Currently, around ten companies are producing CNF at commercial/pre-commercial scale, including Forest Products Laboratory (cooperating with the University of Maine), Paperlogic, Innventia (Sweden), American Process (all USA), Borregaard (Norway), Oji Paper (both Japan), Nippon Paper, CTP/FCBA (France) and others. Moreover, several organizations have developed pilot scale production of various CNF [14].

2.2.3.3 Preparation of Other Families of Cellulose Nanofibers Materials

Bacterial cellulose (BC), known as microbial cellulose, is typically obtained from bacteria, as a separate molecule and does not necessitate processing to eliminate contaminants.

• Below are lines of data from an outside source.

**src/rtl/testbasic1_window_source.sv**
```systemverilog
// Window-sum producer stage: accumulates WINDOW signed samples from a_in and
// offers each sum on b_out using the sync/notify handshake on both sides.
module testbasic1_window_source #(
    parameter int WINDOW = 4,
    parameter int CNT_W  = 16
) (
    input  logic              clk,
    input  logic              rst,
    input  logic [31:0]       a_in,
    input  logic              a_in_sync,
    output logic              a_in_notify,
    output logic [31:0]       b_out,
    input  logic              b_out_sync,
    output logic              b_out_notify,
    output logic [CNT_W-1:0]  frame_count
);

    typedef enum logic {
        SECTION_READ,
        SECTION_WRITE
    } section_t;

    localparam logic [15:0] LAST_IDX = 16'(WINDOW - 1);

    section_t    section;
    logic [31:0] acc;
    logic [15:0] cnt;

    // Two's-complement addition is sign-agnostic, so plain vectors suffice;
    // sums wrap modulo 2^32 by construction.
    // NOTE: all state uses non-blocking assignments so every register samples
    // the pre-edge values of the others, exactly like the hardware does.
    always_ff @(posedge clk or negedge rst) begin
        if (!rst) begin
            section      <= SECTION_READ;
            acc          <= '0;
            cnt          <= '0;
            b_out        <= '0;
            b_out_notify <= 1'b0;
            a_in_notify  <= 1'b1;
            frame_count  <= '0;
        end else begin
            case (section)
                SECTION_READ: begin
                    if (a_in_notify && a_in_sync) begin
                        if (cnt == LAST_IDX) begin
                            b_out        <= acc + a_in;
                            acc          <= '0;
                            cnt          <= '0;
                            a_in_notify  <= 1'b0;
                            b_out_notify <= 1'b1;
                            section      <= SECTION_WRITE;
                        end else begin
                            acc <= acc + a_in;
                            cnt <= cnt + 16'd1;
                        end
                    end
                end
                SECTION_WRITE: begin
                    // b_out is held and a_in ignored until downstream takes it
                    if (b_out_notify && b_out_sync) begin
                        b_out_notify <= 1'b0;
                        a_in_notify  <= 1'b1;
                        frame_count  <= frame_count + 1'b1;
                        section      <= SECTION_READ;
                    end
                end
                default: section <= SECTION_READ;
            endcase
        end
    end

endmodule

```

In the biosynthesis of BC, the glucose chains are supplied inside the bacteria body and expelled out through minor pores existing on the cell wall. A 20–100 nm ribbon-shaped nanofibers with micrometer lengths, entangled to form stable network structures [58, 91,92,93].

Another category, amorphous nanocellulose (ANC), can be formed through acid hydrolysis of regenerated cellulose with subsequent ultrasound disintegration [4, 94, 95]. The obtained particles have spherical to elliptical shapes with diameters ranging from 80 to 120 nm, depending on the cellulose source, isolation procedure, and extraction conditions. Because of its amorphous structure, ANC displays specific characteristics, such as enhanced sorption, high accessibility, increased functional group content. However, this kind of nanofibers presents poor mechanical features and is unsuitable for utilization as reinforcing nanofillers. Hence, the main use of ANC as carries is for bioactive substances and thickening agent in different aqueous systems.

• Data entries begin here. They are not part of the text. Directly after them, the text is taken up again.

==> src/rtl/bus_terminal_rx.sv <==
// Receive-side terminal agent: filters bus pushes by destination address and buffers
// accepted words in a show-ahead FIFO for a local consumer. It also keeps drop and error statistics.
module bus_terminal_rx #(
    parameter int         ancho_pal   = 32,
    parameter logic [7:0] terminal_id = 8'd0,
    parameter logic [7:0] broadcast   = 8'hFF,
    parameter int         profundidad = 8
) (
    input  logic                           clk,
    input  logic                           reset,
    input  logic                           push,
    input  logic [ancho_pal-1:0]           D_push,
    input  logic                           rd_en,
    output logic [ancho_pal-1:0]           rd_data,
    output logic                           rd_valid,
    output logic                           full,
    output logic                           empty,
    output logic [$clog2(profundidad):0]   count,
    output logic [15:0]                    ovf_cnt,
    output logic                           err_addr,
    output logic [15:0]                    bcast_cnt
);

    localparam int            AW    = $clog2(profundidad);
    localparam int            CW    = AW + 1;
    localparam logic [CW-1:0] DEPTH = CW'(profundidad);

    logic [ancho_pal-1:0] mem_q [profundidad];

    logic [AW-1:0] wrPtr_q, wrPtr_d;
    logic [AW-1:0] rdPtr_q, rdPtr_d;
    logic [CW-1:0] count_q, count_d;
    logic [15:0]   ovfCnt_q, ovfCnt_d;
    logic [15:0]   bcastCnt_q, bcastCnt_d;
    logic          errAddr_q, errAddr_d;

    logic [7:0] dest;
    logic       addrHit;
    logic       isBcast;
    logic       isEmpty;
    logic       isFull;
    logic       rdEff;
    logic       wrEn;
    logic       ovfEv;
    logic       missEv;

    always_comb begin
        dest    = D_push[ancho_pal-1 -: 8];
        isBcast = (dest == broadcast);
        addrHit = (dest == terminal_id) || isBcast;
        isEmpty = (count_q == '0);
        isFull  = (count_q == DEPTH);
        rdEff   = rd_en & ~isEmpty;
        // A pop in the same cycle frees a slot, so a full FIFO can still accept.
        wrEn    = push & addrHit & (~isFull | rdEff);
        ovfEv   = push & addrHit & isFull & ~rdEff;
        missEv  = push & ~addrHit;
    end

    always_comb begin
        wrPtr_d    = wrPtr_q;
        rdPtr_d    = rdPtr_q;
        count_d    = count_q;
        ovfCnt_d   = ovfCnt_q;
        bcastCnt_d = bcastCnt_q;
        errAddr_d  = errAddr_q;

        if (wrEn) begin
            wrPtr_d = wrPtr_q + 1'b1;
            if (isBcast && (bcastCnt_q != 16'hFFFF)) begin
                bcastCnt_d = bcastCnt_q + 16'd1;
            end
        end

        if (rdEff) begin
            rdPtr_d = rdPtr_q + 1'b1;
        end

        case ({wrEn, rdEff})
            2'b10:   count_d = count_q + 1'b1;
            2'b01:   count_d = count_q - 1'b1;
            default: count_d = count_q;
        endcase

        if (ovfEv && (ovfCnt_q != 16'hFFFF)) begin
            ovfCnt_d = ovfCnt_q + 16'd1;
        end

        if (missEv) begin
            errAddr_d = 1'b1;
        end
    end

    always_ff @(posedge clk) begin
        if (reset) begin
            wrPtr_q    <= '0;
            rdPtr_q    <= '0;
            count_q    <= '0;
            ovfCnt_q   <= '0;
            bcastCnt_q <= '0;
            errAddr_q  <= 1'b0;
        end else begin
            wrPtr_q    <= wrPtr_d;
            rdPtr_q    <= rdPtr_d;
            count_q    <= count_d;
            ovfCnt_q   <= ovfCnt_d;
            bcastCnt_q <= bcastCnt_d;
            errAddr_q  <= errAddr_d;
        end
    end

    // Storage needs no reset; the pointers and count alone define which words are live.
    always_ff @(posedge clk) begin
        if (!reset && wrEn) begin
            mem_q[wrPtr_q] <= D_push;
        end
    end

    always_comb begin
        rd_data   = isEmpty ? '0 : mem_q[rdPtr_q];
        rd_valid  = ~isEmpty;
        full      = isFull;
        empty     = isEmpty;
        count     = count_q;
        ovf_cnt   = ovfCnt_q;
        err_addr  = errAddr_q;
        bcast_cnt = bcastCnt_q;
    end

endmodule
`config.mk`:
```
export PLATFORM = sky130hd
export DESIGN_NAME = uart_tx
export DESIGN_NICKNAME = d
export VERILOG_FILES = /design/src/rtl/uart_pkg.sv /design/src/rtl/uart_baud_cnt.sv /design/src/rtl/uart_tx.sv
export SDC_FILE = /design/constraint.sdc
export NUM_CORES = 1
export LEC_CHECK = 0
export CORE_ASPECT_RATIO = 1.75
export CORE_MARGIN = 2
export CORE_UTILIZATION = 26
export CTS_CLUSTER_SIZE = 40
export DETAILED_ROUTE_END_ITERATION = 8
export GPL_TIMING_DRIVEN = 0
export PLACE_DENSITY = 0.41
export RECOVER_POWER = 100
export SLEW_MARGIN = 30
export SYNTH_ARGS = -nofsm -noshare
export SYNTH_HDL_FRONTEND = slang
export SYNTH_SLANG_ARGS = --single-unit
export TNS_END_PERCENT = 50
```
`constraint.sdc`:
```
create_clock -name clk -period 1.64 [get_ports clk]
set_input_delay 0.328 -clock clk [delete_from_list [all_inputs] [get_ports clk]]
set_output_delay 0.328 -clock clk [all_outputs]
set_load 0.05 [all_outputs]
```
--- src/rtl/sd_word_ram.sv ---
// rtl/sd_word_ram.sv - single write port, registered read port word RAM for one sector
module sd_word_ram #(
  parameter int DEPTH = 128,
  parameter int AW    = 7
) (
  input  logic          i_clock,
  input  logic          i_reset,
  input  logic          i_we,
  input  logic [AW-1:0] i_waddr,
  input  logic [31:0]   i_wdata,
  input  logic [8:0]    i_rindex,
  output logic [31:0]   o_rdata
);

  localparam logic [8:0] DEPTH_IDX = 9'(DEPTH);

  logic [31:0] r_mem [DEPTH];
  logic [31:0] r_rdata;

  // Storage array: contents survive reset so a loaded sector is never wiped by it
  always_ff @(posedge i_clock) begin
    if (i_we) begin
      r_mem[i_waddr] <= i_wdata;
    end
  end

  // Registered read; indices past the sector return zero, same-cycle write yields old data
  always_ff @(posedge i_clock) begin
    if (i_reset) begin
      r_rdata <= '0;
    end else if (i_rindex < DEPTH_IDX) begin
      r_rdata <= r_mem[i_rindex[AW-1:0]];
    end else begin
      r_rdata <= '0;
    end
  end

  assign o_rdata = r_rdata;

endmodule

Cellulose nanoyarn (CNY) remains the less investigated cellulosic nanofibers. It is commonly produced by electrospinning of a solution containing cellulose or cellulose derivative [4, 49, 96]. Different parameters, such as the electric field strength, tip-to-collector distance, solution feed rate are broadly employed to control the morphological characteristics of the electrospun nanofibers [97]. The obtained electrospun nanofibers present diameters ranging from 100 to 1000 nm.

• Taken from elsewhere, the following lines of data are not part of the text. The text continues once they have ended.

--- src/rtl/regfile_write_sequencer_if.sv ---
// Write-port bus of the register-file write sequencer: the two write
// requesters, the memory stall inputs, the registered write port and
// the read-address match flags.
interface regfile_write_sequencer_if #(
  parameter int unsigned ADDR_WIDTH = 3,
  parameter int unsigned DATA_WIDTH = 8
);
  logic                  BUSYWAIT;
  logic                  IBUSYWAIT;

  logic                  A_VALID;
  logic [ADDR_WIDTH-1:0] A_ADDR;
  logic [DATA_WIDTH-1:0] A_DATA;
  logic                  A_READY;

  logic                  M_VALID;
  logic [ADDR_WIDTH-1:0] M_ADDR;
  logic [DATA_WIDTH-1:0] M_DATA;
  logic                  M_READY;

  logic                  WRITE;
  logic [ADDR_WIDTH-1:0] INADDRESS;
  logic [DATA_WIDTH-1:0] IN;
  logic                  INIT_DONE;

  logic [ADDR_WIDTH-1:0] OUT1ADDRESS;
  logic [ADDR_WIDTH-1:0] OUT2ADDRESS;
  logic                  FWD1;
  logic                  FWD2;

  // Requester / pipeline side: drives requests, stalls and read addresses.
  modport master (
    output BUSYWAIT, IBUSYWAIT,
    output A_VALID, A_ADDR, A_DATA,
    output M_VALID, M_ADDR, M_DATA,
    output OUT1ADDRESS, OUT2ADDRESS,
    input  A_READY, M_READY,
    input  WRITE, INADDRESS, IN, INIT_DONE,
    input  FWD1, FWD2
  );

  // Sequencer side: owns the register-file write port.
  modport slave (
    input  BUSYWAIT, IBUSYWAIT,
    input  A_VALID, A_ADDR, A_DATA,
    input  M_VALID, M_ADDR, M_DATA,
    input  OUT1ADDRESS, OUT2ADDRESS,
    output A_READY, M_READY,
    output WRITE, INADDRESS, IN, INIT_DONE,
    output FWD1, FWD2
  );
endinterface

--- src/rtl/regfile_write_sequencer.sv ---
// Owns the single write port of the register file. After reset it sweeps
// every register to INIT_VALUE, then arbitrates between the ALU writeback
// (A, priority) and the load path (M), forcing M through after AGE_LIMIT
// consecutive A wins. Any memory stall freezes all state.
module regfile_write_sequencer #(
  parameter int unsigned DATA_WIDTH = 8,
  parameter int unsigned ADDR_WIDTH = 3,
  parameter int unsigned AGE_LIMIT  = 3,
  parameter int unsigned INIT_VALUE = 0
) (
  input  logic                       CLK,
  input  logic                       RESET,
  regfile_write_sequencer_if.slave   bus
);

  localparam int unsigned AGE_W = (AGE_LIMIT < 1) ? 1 : $clog2(AGE_LIMIT + 1);
  localparam logic [AGE_W-1:0]      AGE_MAX   = AGE_W'(AGE_LIMIT);
  localparam logic [ADDR_WIDTH-1:0] LAST_ADDR = '1;
  localparam logic [DATA_WIDTH-1:0] INIT_DATA = DATA_WIDTH'(INIT_VALUE);

  localparam logic [0:0] ST_INIT = 1'b0;
  localparam logic [0:0] ST_RUN  = 1'b1;

  logic [0:0]            state_q,     state_d;
  logic [ADDR_WIDTH-1:0] init_cnt_q,  init_cnt_d;
  logic [AGE_W-1:0]      age_q,       age_d;
  logic                  write_q,     write_d;
  logic [ADDR_WIDTH-1:0] inaddr_q,    inaddr_d;
  logic [DATA_WIDTH-1:0] in_q,        in_d;
  logic                  init_done_q, init_done_d;

  logic stall;
  logic grant_a;
  logic grant_m;

  // Arbitration: ALU wins unless the load requester has aged out.
  always_comb begin
    stall   = bus.BUSYWAIT | bus.IBUSYWAIT;
    grant_a = 1'b0;
    grant_m = 1'b0;
    if (!stall && (state_q == ST_RUN)) begin
      grant_a = bus.A_VALID && (!bus.M_VALID || (age_q != AGE_MAX));
      grant_m = bus.M_VALID && (!bus.A_VALID || (age_q == AGE_MAX));
    end
  end

  // Next-state: init sweep, then one write per granted request.
  always_comb begin
    // NOTE: every variable gets a hold default first, so paths that do not
    // assign it keep the flop value instead of inferring a latch.
    state_d     = state_q;
    init_cnt_d  = init_cnt_q;
    age_d       = age_q;
    write_d     = write_q;
    inaddr_d    = inaddr_q;
    in_d        = in_q;
    init_done_d = init_done_q;

    if (!stall) begin
      case (state_q)
        ST_INIT: begin
          write_d    = 1'b1;
          inaddr_d   = init_cnt_q;
          in_d       = INIT_DATA;
          init_cnt_d = init_cnt_q + 1'b1;
          if (init_cnt_q == LAST_ADDR) begin
            state_d     = ST_RUN;
            init_done_d = 1'b1;
          end
        end
        ST_RUN: begin
          write_d = grant_a | grant_m;
          if (grant_a) begin
            inaddr_d = bus.A_ADDR;
            in_d     = bus.A_DATA;
          end else if (grant_m) begin
            inaddr_d = bus.M_ADDR;
            in_d     = bus.M_DATA;
          end
          // Age only counts A wins while M is waiting; any M grant or an
          // idle M clears it.
          if (grant_m || !bus.M_VALID) begin
            age_d = '0;
          end else if (grant_a && (age_q != AGE_MAX)) begin
            age_d = age_q + 1'b1;
          end
        end
      endcase
    end
  end

  // State and registered write port, asynchronously reset.
  always_ff @(posedge CLK or posedge RESET) begin
    if (RESET) begin
      state_q     <= ST_INIT;
      init_cnt_q  <= '0;
      age_q       <= '0;
      write_q     <= 1'b0;
      inaddr_q    <= '0;
      in_q        <= '0;
      init_done_q <= 1'b0;
    end else begin
      // NOTE: non-blocking assignments so every flop samples the
      // pre-edge values computed in the combinational block.
      state_q     <= state_d;
      init_cnt_q  <= init_cnt_d;
      age_q       <= age_d;
      write_q     <= write_d;
      inaddr_q    <= inaddr_d;
      in_q        <= in_d;
      init_done_q <= init_done_d;
    end
  end

  assign bus.A_READY   = grant_a;
  assign bus.M_READY   = grant_m;
  assign bus.WRITE     = write_q;
  assign bus.INADDRESS = inaddr_q;
  assign bus.IN        = in_q;
  assign bus.INIT_DONE = init_done_q;

  // Read ports whose address matches the write being presented now.
  assign bus.FWD1 = write_q && (inaddr_q == bus.OUT1ADDRESS);
  assign bus.FWD2 = write_q && (inaddr_q == bus.OUT2ADDRESS);

endmodule

--- src/flat_wrapper.sv ---
// flat-port wrapper written by rule: the top's interface ports become plain ports
module regfile_write_sequencer_flat 
#(
  parameter int unsigned DATA_WIDTH = 8,
  parameter int unsigned ADDR_WIDTH = 3,
  parameter int unsigned AGE_LIMIT  = 3,
  parameter int unsigned INIT_VALUE = 0
)
  (CLK, RESET, bus_BUSYWAIT, bus_IBUSYWAIT, bus_A_VALID, bus_A_ADDR, bus_A_DATA, bus_M_VALID, bus_M_ADDR, bus_M_DATA, bus_OUT1ADDRESS, bus_OUT2ADDRESS, bus_A_READY, bus_M_READY, bus_WRITE, bus_INADDRESS, bus_IN, bus_INIT_DONE, bus_FWD1, bus_FWD2);
  regfile_write_sequencer_if #(.ADDR_WIDTH(ADDR_WIDTH), .DATA_WIDTH(DATA_WIDTH)) bus_i ();
  input  logic CLK;
  input  logic RESET;
  input wire logic [$bits(bus_i.BUSYWAIT)-1:0] bus_BUSYWAIT;
  input wire logic [$bits(bus_i.IBUSYWAIT)-1:0] bus_IBUSYWAIT;
  input wire logic [$bits(bus_i.A_VALID)-1:0] bus_A_VALID;
  input wire logic [$bits(bus_i.A_ADDR)-1:0] bus_A_ADDR;
  input wire logic [$bits(bus_i.A_DATA)-1:0] bus_A_DATA;
  input wire logic [$bits(bus_i.M_VALID)-1:0] bus_M_VALID;
  input wire logic [$bits(bus_i.M_ADDR)-1:0] bus_M_ADDR;
  input wire logic [$bits(bus_i.M_DATA)-1:0] bus_M_DATA;
  input wire logic [$bits(bus_i.OUT1ADDRESS)-1:0] bus_OUT1ADDRESS;
  input wire logic [$bits(bus_i.OUT2ADDRESS)-1:0] bus_OUT2ADDRESS;
  output wire logic [$bits(bus_i.A_READY)-1:0] bus_A_READY;
  output wire logic [$bits(bus_i.M_READY)-1:0] bus_M_READY;
  output wire logic [$bits(bus_i.WRITE)-1:0] bus_WRITE;
  output wire logic [$bits(bus_i.INADDRESS)-1:0] bus_INADDRESS;
  output wire logic [$bits(bus_i.IN)-1:0] bus_IN;
  output wire logic [$bits(bus_i.INIT_DONE)-1:0] bus_INIT_DONE;
  output wire logic [$bits(bus_i.FWD1)-1:0] bus_FWD1;
  output wire logic [$bits(bus_i.FWD2)-1:0] bus_FWD2;
  assign bus_i.BUSYWAIT = bus_BUSYWAIT;
  assign bus_i.IBUSYWAIT = bus_IBUSYWAIT;
  assign bus_i.A_VALID = bus_A_VALID;
  assign bus_i.A_ADDR = bus_A_ADDR;
  assign bus_i.A_DATA = bus_A_DATA;
  assign bus_i.M_VALID = bus_M_VALID;
  assign bus_i.M_ADDR = bus_M_ADDR;
  assign bus_i.M_DATA = bus_M_DATA;
  assign bus_i.OUT1ADDRESS = bus_OUT1ADDRESS;
  assign bus_i.OUT2ADDRESS = bus_OUT2ADDRESS;
  assign bus_A_READY = bus_i.A_READY;
  assign bus_M_READY = bus_i.M_READY;
  assign bus_WRITE = bus_i.WRITE;
  assign bus_INADDRESS = bus_i.INADDRESS;
  assign bus_IN = bus_i.IN;
  assign bus_INIT_DONE = bus_i.INIT_DONE;
  assign bus_FWD1 = bus_i.FWD1;
  assign bus_FWD2 = bus_i.FWD2;
  regfile_write_sequencer #(.DATA_WIDTH(DATA_WIDTH), .ADDR_WIDTH(ADDR_WIDTH), .AGE_LIMIT(AGE_LIMIT), .INIT_VALUE(INIT_VALUE)) u_core (.CLK(CLK), .RESET(RESET), .bus(bus_i));
endmodule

Nevertheless, these three categories of cellulose nanofibers are out of this chapter’s scope.

3 Cellulose Modification

3.1 Acid Hydrolysis

Acid hydrolysis is the traditional method and widely used to manufacture microcrystalline cellulose into nano-cellulose as this method can remove the amorphous region [68]. Ultrasonication is applied after harsh acid treatment to produce cellulose nano whiskers. The ‘harsh’ acid treatment usually referred to sulfuric acid which is highly acidic compared to hydrochloric acid even though it also works and the size of nano whisker reduced with the increasing of acidity. This is because during hydrochloric acid hydrolysis, there is a weaker charge density from the entire process and it leads to poorer dispersion in an organic solvent [112]. Hydrocholoric acid resulted in the formation of poor nano-cellulose aqueous dispersion with the present of hydroxyl and carboxyl group [68]. While in sulfuric acid treatment, the anionic sulfonate ester group maintain resulted in the production of high crystallinity of nano whiskers that are easy to disperse in aqueous solvents [68, 112]. Also, during the process, the disordered or paracrystalline regions in cellulose are hydrolysed while the crystalline regions have higher resistance towards acid attack and remain intact [29]. Table 4 shows different types of acid used to form cellulose derivatives from various sources.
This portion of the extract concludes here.